Yo disfruto, cada día, de miles de cosas absurdas. Me encantan las películas burdas de terror, el tarot y las tiendas de baratijas. Vivo en un cuarto diminuto, por el que pago un dineral, que está empapelado de tonterías. En algún momento creí que nada allí tenía sentido, pero ahora lo veo como una pequeña ofensa contra la normalidad. Lo veo como un gesto vano pero certero contra la más absurda y ridícula de las creencias que el mundo trata de hacerme tragar cada día, la de que esta existencia es digna y normal. Estamos sometidos, día a día, a un torrente asfixiante de imágenes y mercancías. En este contexto, en ocasiones, parece que las mayores tonterías, las más inútiles y desafiantes al buen gusto y a la razón, son las únicas capaces de capturar nuestra imaginación. Parece que, mientras se nos niega un mundo mejor, solo podría ser cruel castigarnos por buscar satisfacción, identidad y placer en los márgenes más estúpidos de un mundo estúpido, feo y malo. Siento si he ridiculizado a alguien con mi actitud de cascarrabias pero creo que, igual que me hace gracia lo ridículo que me siento en esa actitud, lo peor que podemos hacer con el ridículo es asumirlo en sus términos. Suficiente tenemos, vamos, como para no poder disfrutar de lo que disfrutamos sin el fantasma paranoico de la moralización.
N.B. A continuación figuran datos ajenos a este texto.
$ cat src/rtl/interrupt_arbiter_pkg.sv
// Shared definitions for the interrupt arbiter and the TLX interrupt engine port.
package interrupt_defs;

  typedef enum logic [2:0] {
    ST_IDLE    = 3'b001,
    ST_REQ     = 3'b010,
    ST_RELEASE = 3'b100
  } arb_state_e;

  localparam logic ENG_OP_INT  = 1'b1;  // value driven on eng_int_req to raise an interrupt
  localparam logic ENG_RSP_ACK = 1'b1;  // engine ack level meaning "request accepted"

endpackage

$ cat src/rtl/interrupt_arbiter_rr.sv
// Combinational round-robin arbiter: lowest set request above ptr wins, wrapping via a doubled vector.
module rr_arbiter #(
  parameter  int NREQ = 4,
  localparam int IDW  = $clog2(NREQ)
) (
  input  logic [NREQ-1:0] req_i,
  input  logic [IDW-1:0]  ptr_i,
  output logic [NREQ-1:0] gnt_o,
  output logic [IDW-1:0]  gnt_id_o,
  output logic            any_o
);

  logic [NREQ-1:0]   mask_s;
  logic [2*NREQ-1:0] dbl_s;

  // Lower half holds requests strictly above ptr; upper half is the wrapped full vector.
  always_comb begin
    for (int i = 0; i < NREQ; i++) begin
      mask_s[i] = (i > int'(ptr_i));
    end
    dbl_s    = {req_i, req_i & mask_s};
    gnt_id_o = '0;
    for (int i = 2 * NREQ - 1; i >= 0; i--) begin
      gnt_id_o = dbl_s[i] ? IDW'(i % NREQ) : gnt_id_o;
    end
    any_o = |req_i;
    gnt_o = any_o ? ({{(NREQ-1){1'b0}}, 1'b1} << gnt_id_o) : {NREQ{1'b0}};
  end

endmodule

$ cat src/rtl/interrupt_arbiter.sv
// Shares one TLX interrupt engine among NREQ requesters: round-robin grant, grant-time
// capture of src/ctx, 4-phase req/ack with the engine and a one-cycle ack back to the winner.
module interrupt_arbiter
  import interrupt_defs::*;
#(
  parameter  int NREQ = 4,
  parameter  int CTXW = 9,
  localparam int IDW  = $clog2(NREQ)
) (
  input  logic                 clk,
  input  logic                 resetn,
  input  logic [NREQ-1:0]      req_enable,
  input  logic [NREQ-1:0]      usr_int_req,
  input  logic [NREQ*64-1:0]   usr_int_src,
  input  logic [NREQ*CTXW-1:0] usr_int_ctx,
  output logic [NREQ-1:0]      usr_int_ack,
  output logic                 eng_int_req,
  output logic [63:0]          eng_int_src,
  output logic [CTXW-1:0]      eng_int_ctx,
  input  logic                 eng_int_ack,
  output logic                 arb_busy,
  output logic [IDW-1:0]       arb_grant_id,
  output logic [31:0]          int_count
);

  logic [NREQ-1:0] elig_s;
  logic [NREQ-1:0] gnt_s;
  logic [IDW-1:0]  gnt_id_s;
  logic            any_s;

  arb_state_e      state_q;
  logic [IDW-1:0]  ptr_q;
  logic [IDW-1:0]  gid_q;
  logic [NREQ-1:0] gnt_oh_q;
  logic [NREQ-1:0] ack_q;
  logic [63:0]     src_q;
  logic [CTXW-1:0] ctx_q;
  logic            req_q;
  logic            busy_q;
  logic            rel_cnt_q;
  logic [31:0]     cnt_q;

  assign elig_s = usr_int_req & req_enable;

  rr_arbiter #(.NREQ(NREQ)) u_rr (
    .req_i    (elig_s),
    .ptr_i    (ptr_q),
    .gnt_o    (gnt_s),
    .gnt_id_o (gnt_id_s),
    .any_o    (any_s)
  );

  // Arbitration/handshake FSM with all outputs registered.
  always_ff @(posedge clk or negedge resetn) begin
    if (!resetn) begin
      state_q   <= ST_IDLE;
      ptr_q     <= IDW'(NREQ - 1);
      gid_q     <= '0;
      gnt_oh_q  <= '0;
      ack_q     <= '0;
      src_q     <= 64'd0;
      ctx_q     <= '0;
      req_q     <= 1'b0;
      busy_q    <= 1'b0;
      rel_cnt_q <= 1'b0;
      cnt_q     <= 32'd0;
    end else begin
      ack_q <= '0;
      case (state_q)
        ST_IDLE: begin
          // A stale ack from the previous handshake must clear before a new request starts.
          if (any_s && (eng_int_ack != ENG_RSP_ACK)) begin
            state_q  <= ST_REQ;
            req_q    <= ENG_OP_INT;
            busy_q   <= 1'b1;
            src_q    <= usr_int_src[64*int'(gnt_id_s) +: 64];
            ctx_q    <= usr_int_ctx[CTXW*int'(gnt_id_s) +: CTXW];
            gid_q    <= gnt_id_s;
            ptr_q    <= gnt_id_s;
            gnt_oh_q <= gnt_s;
          end
        end
        ST_REQ: begin
          if (eng_int_ack == ENG_RSP_ACK) begin
            state_q   <= ST_RELEASE;
            req_q     <= 1'b0;
            ack_q     <= gnt_oh_q;
            cnt_q     <= cnt_q + 32'd1;
            rel_cnt_q <= 1'b0;
          end
        end
        ST_RELEASE: begin
          // Two-cycle minimum gives the served requester time to drop its request.
          if (rel_cnt_q && (eng_int_ack != ENG_RSP_ACK)) begin
            state_q <= ST_IDLE;
            busy_q  <= 1'b0;
          end else begin
            rel_cnt_q <= 1'b1;
          end
        end
        default: begin
          state_q <= ST_IDLE;
          req_q   <= 1'b0;
          busy_q  <= 1'b0;
        end
      endcase
    end
  end

  assign usr_int_ack  = ack_q;
  assign eng_int_req  = req_q;
  assign eng_int_src  = src_q;
  assign eng_int_ctx  = ctx_q;
  assign arb_busy     = busy_q;
  assign arb_grant_id = gid_q;
  assign int_count    = cnt_q;

endmodule
$ cat config.mk
export PLATFORM = sky130hd
export DESIGN_NAME = interrupt_arbiter
export DESIGN_NICKNAME = d
export VERILOG_FILES = /design/src/rtl/interrupt_arbiter_pkg.sv /design/src/rtl/interrupt_arbiter_rr.sv /design/src/rtl/interrupt_arbiter.sv
export SDC_FILE = /design/constraint.sdc
export NUM_CORES = 1
export LEC_CHECK = 0
export BUFFER_PORTS_ARGS = -buffer_cell sky130_fd_sc_hd__buf_2
export CORE_AREA = 2 2 160 162
export DETAILED_ROUTE_END_ITERATION = 12
export DIE_AREA = 0 0 162 164
export GPL_TIMING_DRIVEN = 0
export PLACE_DENSITY = 0.69
export SYNTH_ARGS = -nofsm -noshare
export SYNTH_HDL_FRONTEND = slang
export SYNTH_SLANG_ARGS = --single-unit
$ cat constraint.sdc
create_clock -name clk -period 2.6 [get_ports clk]
set_clock_uncertainty 0.15 [all_clocks]
set_input_delay 0.39 -clock clk [delete_from_list [all_inputs] [get_ports clk]]
set_output_delay 0.39 -clock clk [all_outputs]
set_load 0.05 [all_outputs]
**After elaboration in Yosys (flattened, before gate mapping)**

Index checks and enable logic that the tools add are counted.
Widths: inputs -> output; s select.

- Output and inout bits: 113
- Flip-flop bits (word level): 123
- Logic and storage cells: 63
- Input bits: 303

- $lt $le $gt $ge: 3
- Bitwise logic cells: 5
- Add/sub/neg operators: 1
- Eq/ne operators: 7
- Muxes and demuxes: 22
- Reductions and logical operators: 10
- Shifts and indexed selects: 3
- Multipliers: 1

Operators with widths:

| kind | number |
|---|---|
| $shiftx 256x9->64 | 1 |
| $shiftx 36x7->9 | 1 |
| $add 32x1->32 const B | 1 |
| $mux 2 | 8 |
| $mux 4 | 3 |
| $reduce_and 3->1 | 4 |
| $mux 3 | 3 |
| $pmux 3 s3 | 1 |
| $and 4x4->4 | 2 |
| $ne 2x2->1 const B | 4 |
| $mul 4x2->6 const A | 1 |
| $pmux 1 s3 | 2 |
| $gt 2x2->1 const A | 2 |
| $mux 1 | 4 |
| $reduce_and 2->1 | 2 |
| $reduce_or 4->1 | 1 |
| $shl 1x2->4 const A | 1 |
| $eq 3x1->1 const B | 1 |
| $eq 3x2->1 const B | 1 |
| $eq 3x3->1 const B | 1 |
| $not 1->1 | 3 |
| $gt 1x2->1 const A | 1 |
| $logic_and 1x1->1 | 2 |
| $pmux 1 s2 | 1 |
| $reduce_bool 2->1 | 1 |

**Longest topological paths before layout**

Gate-level depths: netlist of run 1.

- Word-level depth: 11
- Mapped depth: 8
- Gate-level depth less buffers: 5

**Modules after synthesis**

Synthesis of run 1 repeated with hierarchy kept, for this count alone.

- Cell total of the unflattened synthesis: 490
- Area, all modules: 6819.0 um^2

By module, submodules not included:

| module | times used | cells an instance | area an instance (um^2) | seq. area each (um^2) |
|---|---|---|---|---|
| interrupt_arbiter | 1 | 462 | 6657.6 | 3081.7 |
| rr_arbiter | 1 | 28 | 161.4 | 0.0 |

**Worst setup path before layout of run 1**

OpenSTA, ideal clock, no wires.

- Kind: register to register
- From: register ptr_q[1]
- To: register src_q[14] (netlist: eng_int_src[14])
- Cell stages (with the launch flop): 7
- Data arrival time: 1961 ps
- Library setup time: 82 ps
- Path slack: 407 ps
- Clock period less this slack: 2193 ps
- Buffers on the path: 2
- Required time: 2368 ps
- Cell sequence: dfstp_2 -> buf_2 -> inv_2 -> a222oi_1 -> buf_4 -> mux2_1 -> a31oi_1

- Longest elaborated chain between the ends: 7
- Elaborated cells between the ends (all ways): 9
- Those cells by class: order compare: 3; shift: 1; mux: 4; bitwise: 1

RTL lines:

| item | RTL line | source |
|---|---|---|
| start, declared | interrupt_arbiter.sv:32 | `logic [IDW-1:0] ptr_q;` |
| start signal, assigned | interrupt_arbiter.sv:57 | `ptr_q <= IDW'(NREQ - 1);` |
| start signal, assigned | interrupt_arbiter.sv:79 | `ptr_q <= gnt_id_s;` |
| $gt 2x2->1 | interrupt_arbiter_rr.sv:19 | `mask_s[i] = (i > int'(ptr_i));` |
| $and 4x4->4 * | interrupt_arbiter_rr.sv:21 | `dbl_s = {req_i, req_i & mask_s};` |
| $mux 2 (2 in a row) | interrupt_arbiter_rr.sv:24 | `gnt_id_o = dbl_s[i] ? IDW'(i % NREQ) : gnt_id_o;` |
| $mux 2 * (2 in a row) | interrupt_arbiter_rr.sv:24 |  |
| $shiftx 256x9->64 * | interrupt_arbiter.sv:76 | `src_q <= usr_int_src[64*int'(gnt_id_s) +: 64];` |
| end signal, assigned | interrupt_arbiter.sv:76 |  |
| end, declared | interrupt_arbiter.sv:36 | `logic [63:0] src_q;` |

Mark *: on every way between the ends. The rest lies on a longest branch, timed or not.
A chain may end at the register's enable or synchronous reset.

**Worst setup path after layout of run 1**

- From: register ptr_q[1]
- To: register ctx_q[5] (netlist: eng_int_ctx[5])

- Longest elaborated chain between the ends: 8
- Elaborated cells between the ends (all ways): 10
- Those cells by class: mul: 1; order compare: 3; shift: 1; mux: 4; bitwise: 1

RTL lines:

| item | RTL line | source |
|---|---|---|
| $gt 2x2->1 | interrupt_arbiter_rr.sv:19 |  |
| $and 4x4->4 * | interrupt_arbiter_rr.sv:21 |  |
| $mux 2 (2 in a row) | interrupt_arbiter_rr.sv:24 |  |
| $mux 2 * (2 in a row) | interrupt_arbiter_rr.sv:24 |  |
| $mul 4x2->6 * | interrupt_arbiter.sv:77 | `ctx_q <= usr_int_ctx[CTXW*int'(gnt_id_s) +: CTXW];` |
| $shiftx 36x7->9 * | interrupt_arbiter.sv:77 |  |
| end signal, assigned | interrupt_arbiter.sv:77 |  |
| end, declared | interrupt_arbiter.sv:37 | `logic [CTXW-1:0] ctx_q;` |

Marked as above.

==> out/qor.yml, run 1 <==
floorplanning:
  chipHeight_um: 164
  io_pins: 416
  fp-row-count: 58
  core_area_mm2: 0.0248
  dieArea_mm2: 0.0266
  start_util: 0.294
  die_w_um: 162
yosys:
  synth_seq_cells: 123
  ys.flop_type: "dfrtp_1"
  yosys.cell_types.count: 56
  synth_cells: 777
  syn_avg_cell_area_um2: 9.39
  synth_area_mm2: 0.00730
  synth_edf_count: 0
  synth_seq_area_share: 0.422
  synthArstFlopShare: 1.00
  synth_common_cells: "120 x dfrtp_1, 96 x nand3_1, 75 x o21ai_0"
  yosys.area.top_type: "dfrtp_1"
  yosys_warnings: 0
  syn_nets: 1081
  synth_area_leaders: "dfrtp_1 41%, a221o_1 8.2%, o22a_1 7.2%"
  synth_most_common_cell: "dfrtp_1"
  synth_top_area_share: 0.411
detailed_routing:
  first_pass_iters: 6
  vias: 8420
  wl_per_cell_um: 19.6
  drc_errors: 0
  ant_nets: 0
  routed_wl_um: 30600
  drt_iter0_markers: 757
  vias_per_cell: 5.39
sta:
  slew-limit-headroom: 0.586
  maxSlewViolCount: 0
  period_share: 0.947
  fmax_ghz: 0.406
  hold_viol_final: 0
  rsz0062_at_grt: "false"
  whs_ns: 0.154
  max_slew.worst_pin.slew_ns: 0.622
  period_needed_ns: 2.46
  setup_violations: 0
worst_setup_path:
  required_ns: 2.75
  cp-end-kind: "register"
  cp_max_fo: 10
  arrival_ns: 2.62
  crit_path_start_kind: "register"
  critical_path_class: "reg2reg"
clocking:
  clk_latency_ns: 0.41
  cts.sinks: 123
  clockRootBuffer: "clkbuf_16"
  cts_tree: "yes"
  path_clk_slew_ns: 0.06
  htree_levels: 4
  clockBufferDepth: 2
  cts_buffers: 17
run:
  max-cap-violations: 0
global_routing:
  grt_max_degree: 65
  grt_pass1_wl_um: 45000
  antenna_found_initial: 3
  grtUsageTotal: 0.221
  grt-ovfl-total: 0
  grt_pass1_vias: 8005
power:
  p_seq_frac: 0.270
  switching_share: 0.488
  power_switching_w: 0.00549
  clkPwrFrac: 0.216
  power_frac_comb: 0.515
  power.density_mw_per_mm2: 1070
  ir_drop_v: 0.000555
  p_int_w: 0.00576
  power_leakage_nw: 4.98
cells_and_area:
  fillerInstances: 2547
  syn_to_final_growth_pct: 43.7
  register_area_mm2: 0.00308
  fin_area_mm2: 0.0105
  drive_gt1_frac: 0.428
  fin_nets: 1520
  fin_cells: 1562
  multi_input_area_mm2: 0.00385
place:
  place.gp.congestion: 0.905
  dp.cells: 1524
  dp_hpwl_um: 23600
  portBuffers: 415
  place_area_mm2: 0.00983
status:
  status: "finished, final reports clean"
min_path:
  hold_class: "in2reg"
## worst max-delay path, stage by stage (launching register included)
cell and delay (ns):
dfstp_2 0.50, buf_2 0.19, inv_2 0.08, a221oi_1 0.33, nor3_2 0.13, buf_2 0.19, buf_2 0.23, a221o_1 0.39
o22a_1 0.16
## layout by cell type, fill, tap and decap left out, types with 6 or more instances in the layout
master / count
a21oi_1: 66
a221o_1: 60
a31oi_1: 13
and2_1: 7
buf_2: 434
buf_6: 6
clkbuf_1: 26
clkbuf_16: 17
clkbuf_2: 17
dfrtp_1: 120
mux2_1: 14
mux2_2: 13
nand2_1: 32
nand2b_1: 13
nand3_1: 96
nand4_1: 9
nor2_1: 31
o21ai_0: 75
o22a_1: 60
xnor2_1: 20
xor2_1: 11
## metrics by stage
stage / worst slack, ns / TNS (ns) / utilization / power (W)
CTS: 0.00834 / 0 / 0.421 / 0.0113
global route: 0.00351 / 0 / 0.423 / 0.0118
global placement: -0.705 / -110.41 / 0.394 / 0.00875
finish: 0.137 / 0 / 0.423 / 0.0113
detailed placement: -0.638 / -20.80 / 0.396 / 0.00881
floorplan: 0.407 / 0 / - / 0.00710
## per-layer routing
metal	share of wire	wire, um	up-vias	global-route usage
met5	0	0	-	0
met4	0.020	626	0	0.0672
met3	0.076	2330	40	0.0434
met2	0.50	15300	447	0.388
met1	0.40	12300	4081	0.275
li1	-	-	3852	-
## area by class of cell
cell class / count / area share
clock buffers: 17 / 0.0405
clock inverters: 15 / 0.0159
diodes: 3 / 0.000715
inverters: 6 / 0.00215
flip-flops and latches: 123 / 0.294
plain buffers: 76 / 0.0365
repair buffers: 420 / 0.204
well taps: 330 / 0.0394
multi-input cells: 572 / 0.367
## cell families (layout without fill, tap and decap cells)
group                      after synthesis  in the layout  synth area share
other                                    0              3                 0
adders and majority gates                1              1           0.00171
DFF                                    123            123             0.422
xor gates and xnor gates                31             31            0.0372
and+or+nand+nor                        218            218             0.158
buffers and inverters                   82            534            0.0523
AOI/OAI and AO/OA                      295            295             0.287
muxes                                   27             27            0.0417
## registers in the layout, indices dropped and copies added, names as in the netlist, 2 cells and up
| signal | flops |
|---|---|
| eng_int_src | 64 |
| int_count | 32 |
| eng_int_ctx | 9 |
| gnt_oh_q | 4 |
| usr_int_ack | 4 |
| state_q | 3 |
| arb_grant_id | 2 |
| ptr_q | 2 |
## repair_timing
item / CTS / global route
hold endpoints to repair: 56 / 0
pin swaps: 0 / 2
buffers inserted: 0 / 2
endpoints found under the setup margin: 15 / 63
hold buffers: 1 / 0
resized for setup: 3 / 31
## power groups by stage
stage / Clock (W) / Sequential (W) / Combinational (W)
final: 0.00242 / 0.00304 / 0.00579
after global routing: 0.00256 / 0.00311 / 0.00610
after global placement: 0 / 0.00303 / 0.00572
after CTS: 0.00248 / 0.00303 / 0.00578
after floorplan: 0 / 0.00521 / 0.00189
after detailed placement: 0 / 0.00305 / 0.00576
## final timing paths
check                                                   end  cells after the start                     from  slack, ns
worst min-delay path                 state_q[2]$_DFFE_PN0P_                      3              eng_int_ack       0.15
worst min register to register     usr_int_ack[0]$_DFF_PN0_                      1  gnt_oh_q[0]$_DFFE_PN0P_       0.32
max in group asynchronous       eng_int_src[39]$_DFFE_PN0P_                      3                   resetn       1.18
worst max-delay path             eng_int_ctx[5]$_DFFE_PN0P_                      8     ptr_q[1]$_DFFE_PN1P_       0.14
worst max register to register   eng_int_ctx[5]$_DFFE_PN0P_                      8     ptr_q[1]$_DFFE_PN1P_       0.14
min in group asynchronous        eng_int_ctx[5]$_DFFE_PN0P_                      2                   resetn       0.35
Note: power is estimated with default switching activity, not from simulation.
==> run 2: changes to the inputs <==
- CTS_BUF_LIST: unset -> sky130_fd_sc_hd__clkbuf_16
- SLEW_MARGIN: unset -> 10
==> run 2 against run 1 <==
Non-clock buffer count decreased by 1. Count of clock-buffer cells in the layout unchanged. Critical path depth decreased by 1. Sequential cell count unchanged. Critical path type unchanged. Final cell count unchanged. Sequential share of layout area increased by 0.12 points. Worst setup slack got worse by 0.034 ns. Fmax decreased by 1.4%. First-iteration DRC count decreased by 14%.
==> out/qor.yml, run 2 (same netlist as run 1, synthesis figures left out) <==
worst_setup_path:
  crit_path_start_kind: "register"  # unchanged
  cp-end-kind: "register"  # unchanged
  worstPathCellList: "nand3b_1 > and3_1 > clkbuf_4 > clkbuf_1 > o21ai_0 > a21oi_1 > o22a_1"  # was buf_2 > inv_2 > a221oi_1 > nor3_2 > buf_2 > buf_2 > a221o_1 > o22a_1
  cp_num_buf_inv: 2  # was 4
  rrSetupSlack_ns: 0.10  # was 0.14 ns
  crit_path_max_incr_delay_ns: 0.59  # was 0.50 ns
  r2r-start: "ptr_q[0]$_DFFE_PN1P_"  # was ptr_q[1]$_DFFE_PN1P_
  reg2reg_to: "eng_int_src[13]$_DFFE_PN0P_"  # was eng_int_ctx[5]$_DFFE_PN0P_
  arrival_ns: 2.70  # was 2.62 ns
  rr_worst_depth: 7  # was 8
  critical-path-slowest-cell: "dfstp_2"  # unchanged
  critical_path_class: "reg2reg"  # unchanged
  cp_max_fo: 10  # unchanged
  required_ns: 2.80  # was 2.75 ns
  path_delay_family: "buffers and inverters"  # was compound AO/OA/AOI/OAI gates
power:
  p_total_w: 0.0111  # was 0.0113 W
  ir_drop_v: 0.000605  # was 0.000555 V
  power_leakage_nw: 4.93  # was 4.98 nW
  power.density_mw_per_mm2: 1060  # was 1070 mW/mm2
detailed_routing:
  vias_per_cell: 5.36  # was 5.39
  wl_per_cell_um: 19.5  # was 19.6 um
  vias: 8375  # was 8420
  ant_nets: 0  # unchanged
  first_pass_iters: 5  # was 6
  routed_wl_um: 30400  # was 30600 um
  drt_iter0_markers: 654  # was 757
  drc_errors: 0  # unchanged
floorplanning:
  start_util: 0.294  # unchanged
  die_w_um: 162  # unchanged
  core_area_mm2: 0.0248  # unchanged
  fp-row-count: 58  # unchanged
  chipHeight_um: 164  # unchanged
  io_pins: 416  # unchanged
  dieArea_mm2: 0.0266  # unchanged
clocking:
  cts_tree: "yes"  # unchanged
  htree_levels: 4  # unchanged
  clockBufferDepth: 2  # unchanged
  clk_latency_ns: 0.41  # about the same
  cts.sinks: 123  # unchanged
  clockRootBuffer: "clkbuf_16"  # unchanged
  cts_buffers: 17  # unchanged
  path_clk_slew_ns: 0.06  # about the same
global_routing:
  antenna_found_initial: 4  # was 3
  grt_pass1_vias: 8099  # was 8005
  grtUsageTotal: 0.220  # was 0.221
  grt_max_degree: 65  # unchanged
  grt_pass1_wl_um: 44800  # was 45000 um
  grt-ovfl-total: 0  # unchanged
sta:
  rsz0062_at_grt: "false"  # unchanged
  setup_tns_ns: 0  # unchanged
  setup_violations: 0  # unchanged
  worst_slack_ns: 0.103  # was 0.137 ns
  period_share: 0.961  # was 0.947
  fmax_ghz: 0.400  # was 0.406 GHz
  period_needed_ns: 2.50  # was 2.46 ns
  max_slew.worst_pin.slew_ns: 0.610  # was 0.622 ns
  maxSlewViolCount: 0  # unchanged
  hold_viol_final: 0  # unchanged
  slew-limit-headroom: 0.593  # was 0.586
min_path:
  hold_depth: 3  # unchanged
  hold_class: "in2reg"  # unchanged
  holdPathEnd: "state_q[2]$_DFFE_PN0P_"  # unchanged
  hp-start: "eng_int_ack"  # unchanged
cells_and_area:
  final_cell_mix: "433 x buf_2, 120 x dfrtp_1, 96 x nand3_1"  # was 434 x buf_2, 120 x dfrtp_1, 96 x nand3_1
  syn_to_final_growth_pct: 43.1  # was 43.7%
  fin_nets: 1519  # was 1520
  drive_gt1_frac: 0.421  # was 0.428
  fillerInstances: 2574  # was 2547
  largest_reg_flops: 64  # unchanged
  final_common_cell: "buf_2"  # unchanged
  fin_area_mm2: 0.0104  # was 0.0105 mm2
place:
  dp_hpwl_um: 23600  # about the same
  portBuffers: 415  # unchanged
  place.gp.congestion: 0.905  # unchanged
  dp_slack_ns: -0.637  # was -0.638 ns
  place_area_mm2: 0.00983  # unchanged
status:
  status: "finished, final reports clean"  # unchanged
run:
  max-cap-violations: 0  # unchanged
run 2: changes by cell type in the layout (fill, tap and decap cells not counted), sizes merged:
| cell | delta |
|---|---|
| buf | -1 |
| clkinv | -1 |
| bufinv | -1 |
| diode | +1 |
| clkinvlp | +3 |
| inv | -1 |
run 2: worst max-delay path by stage:
stage	startpoint	to	slack [ns]	cells after the start
6_report	ptr_q[0]$_DFFE_PN1P_	eng_int_src[13]$_DFFE_PN0P_	0.10	7
5_1_grt	ptr_q[0]$_DFFE_PN1P_	eng_int_src[48]$_DFFE_PN0P_	0.002	7
4_1_cts	ptr_q[0]$_DFFE_PN1P_	eng_int_src[62]$_DFFE_PN0P_	0.006	7
3_5_place_dp	usr_int_req[3]	eng_int_ctx[5]$_DFFE_PN0P_	-0.64	8
3_3_place_gp	resetn	eng_int_src[33]$_DFFE_PN0P_	-0.70	1
2_1_floorplan	ptr_q[1]$_DFFE_PN1P_	eng_int_src[14]$_DFFE_PN0P_	0.41	6
run 2: worst reg2reg max path, delay by kind of cell, from the launching register on:
kind | cells | cell delay [ns]
AOI/OAI and AO/OA | 3 | 0.51
DFF | 1 | 0.59
and+or+nand+nor | 2 | 0.51
buffers and inverters | 2 | 0.70
run 2: cell type report:
cell class	instances	area, um2	share of cell area
antenna	4	10.0	0.000958
sequential	123	3080	0.295
clock inverter	15	125	0.0120
tap	330	413	0.0395
clock buffer	17	425	0.0407
buffer	76	377	0.0360
multi-input combinational	572	3860	0.369
timing repair buffer	419	2140	0.204
inverter	6	22.5	0.00216
run 2: power by group:
group	switching (W)	total, W	leakage, nW	internal (W)
registers	0.000426	0.00303	1.48	0.00261
clock network	0.000946	0.00226	0.262	0.00131
logic	0.00408	0.00580	3.18	0.00171
total	0.00546	0.0111	4.93	0.00563
run 2: what timing repair did:
item,4_1_cts,5_1_grt
endpoints found under the hold margin,56,0
resized for setup,4,21
gates cloned,0,0
endpoints found under the setup margin,61,68
setup buffers,0,2
hold buffers,1,0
Por eso creo que, en el fondo, quiero más cosas que no entiendo, quiero más cosas que me parezcan tontas e incomprensibles. También me dijo Margot que lo peor que le podría pasar de llegar a vieja sería dejar de entender el mundo, odiarlo. Me cuesta entender el mundo, me cuesta amarlo por momentos. Pero sí sé que, aunque sea por mera supervivencia, nunca dejaré de intentarlo.